I'm grateful for this comment because it put into words the thing I couldn't.
I'm reading the epiphany part of this post, to quote:
You have a mind-shattering headache. You're standing in the aisle of your local CVS, massaging your temples while scanning the shelves for something—anything—to make make the pain stop.
What do you reach for? Tylenol? Advil? Aleve?
Most people, I imagine, grab whatever's cheapest, or closest, or whatever they always use. But if you're scrupulous enough to ask Google for the best painkiller, here's how your friendly neighborhood tech behemoth would answer:
[Screenshot of Google Search Results]
Oh thanks Google that's just all of them.
---end quote---
The author immediately identifies that this isn't a real problem, by their own admissions that "Most people, I imagine, grab whatever's cheapest, or closest, or whatever they always use." Yea, most people when they have a headache and know that most painkillers on the market will result in about the same degree of relief, don't bother to cross reference a medical meta-analysis, because they have a headache and if the $0.01 worth of aspirin doesn't make it feel better they will just take a second pill and eat the penny.
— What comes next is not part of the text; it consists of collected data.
--- src/sfw_pkg.sv ---
// sfw_pkg: constants, command codes and carrier types of the serial flash write control.
// assumes a 10 MHz system clock; all timing counts are derived from it here.
package sfw_pkg;

    // ----------------------------------------------------------------
    // clock and operation timing
    // ----------------------------------------------------------------
    localparam int CLK_HZ = 10_000_000;
    localparam int CYC_PER_US = CLK_HZ / 1_000_000;
    localparam int SMALL_ERASE_TIME_US = 150_000;
    localparam int SECTOR_ERASE_TIME_US = 250_000;
    localparam int CHIP_ERASE_TIME_US = 6_000_000;
    localparam int PROGRAM_TIME_US = 1_000;
    localparam int STATUS_WRITE_TIME_US = 10_000;
    localparam int SMALL_ERASE_CYC = SMALL_ERASE_TIME_US * CYC_PER_US;
    localparam int SECTOR_ERASE_CYC = SECTOR_ERASE_TIME_US * CYC_PER_US;
    localparam int CHIP_ERASE_CYC = CHIP_ERASE_TIME_US * CYC_PER_US;
    localparam int PROGRAM_CYC = PROGRAM_TIME_US * CYC_PER_US;
    localparam int STATUS_WRITE_CYC = STATUS_WRITE_TIME_US * CYC_PER_US;

    // ----------------------------------------------------------------
    // command codes
    // ----------------------------------------------------------------
    localparam logic [7:0] CMD_WR_ENABLE = 8'h06;
    localparam logic [7:0] CMD_WR_DISABLE = 8'h04;
    localparam logic [7:0] CMD_POWER_DOWN = 8'hb9;
    localparam logic [7:0] CMD_PD_EXIT = 8'hab;
    localparam logic [7:0] CMD_SMALL_ERASE_A = 8'h20;
    localparam logic [7:0] CMD_SMALL_ERASE_B = 8'hd7;
    localparam logic [7:0] CMD_SECTOR_ERASE = 8'hd8;
    localparam logic [7:0] CMD_CHIP_ERASE_A = 8'h60;
    localparam logic [7:0] CMD_CHIP_ERASE_B = 8'hc7;
    localparam logic [7:0] CMD_PROGRAM = 8'h02;
    localparam logic [7:0] CMD_STATUS_READ = 8'h05;
    localparam logic [7:0] CMD_STATUS_WRITE = 8'h01;
    localparam logic [7:0] CMD_NONE = 8'h00;

    // ----------------------------------------------------------------
    // status word layout and reset values
    // ----------------------------------------------------------------
    localparam int ST_BUSY = 0;
    localparam int ST_WEN = 1;
    localparam int ST_LVL_LO = 2;
    localparam int ST_LVL_HI = 4;
    localparam int ST_BOTTOM = 5;
    localparam int ST_LOCK = 7;
    localparam logic [2:0] LVL_RESET = 3'h0;
    localparam logic BOTTOM_RESET = 1'b0;
    localparam logic LOCK_RESET = 1'b0;
    localparam logic RSV_BIT = 1'b0;
    localparam logic [2:0] LVL_NONE = 3'h0;
    localparam logic [2:0] LVL_ALL = 3'h5;

    // ----------------------------------------------------------------
    // frame and address geometry
    // ----------------------------------------------------------------
    localparam logic [2:0] BIT_LAST = 3'h7;
    localparam logic [2:0] IX_CMD = 3'h0;
    localparam logic [2:0] IX_ONE_BYTE = 3'h1;
    localparam logic [2:0] IX_TWO_BYTES = 3'h2;
    localparam logic [2:0] IX_DATA = 3'h4;
    localparam logic [8:0] PAGE_BYTES = 9'h100;
    localparam logic [19:0] ARRAY_LO = 20'h00000;
    localparam logic [19:0] ARRAY_HI = 20'hfffff;
    localparam logic [20:0] ARRAY_SIZE = 21'h100000;
    localparam logic [20:0] PROT_UNIT = 21'h010000;
    localparam logic [19:0] MASK_PAGE = 20'h000ff;
    localparam logic [19:0] MASK_SMALL = 20'h00fff;
    localparam logic [19:0] MASK_SECTOR = 20'h0ffff;

    // ----------------------------------------------------------------
    // carrier types
    // ----------------------------------------------------------------
    typedef enum logic [2:0] {
        OP_NONE, OP_SMALL_ERASE, OP_SECTOR_ERASE, OP_CHIP_ERASE, OP_PROGRAM, OP_STATUS_WRITE
    } sfw_op_kind_t;

    typedef struct packed {
        sfw_op_kind_t kind;
        logic [19:0] addr;
        logic [8:0] len;
    } sfw_op_t;

    typedef struct packed {
        logic en;
        logic [19:0] lo;
        logic [19:0] hi;
    } sfw_range_t;

endpackage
I like the author's conclusion about how to quickly validate business ideas, but even in the title the author still holds firm to the belief that this was a "fantastic startup idea" even though reality seems to think otherwise. Was this such a great idea, do most consumers actually want to review a meta-analysis when picking their OTC medicine, or do most people just try a few things, get influenced by advertising, and purchase the most reasonably priced medicine they think will help. I am just a single data point, but I don't normally feel naked and unscrupulous when I just read the symptoms that a medicine treats and pick one, and that strategy generally works just fine.
Solution in search of a problem and also in search of humans that act in this weird atypical fashion.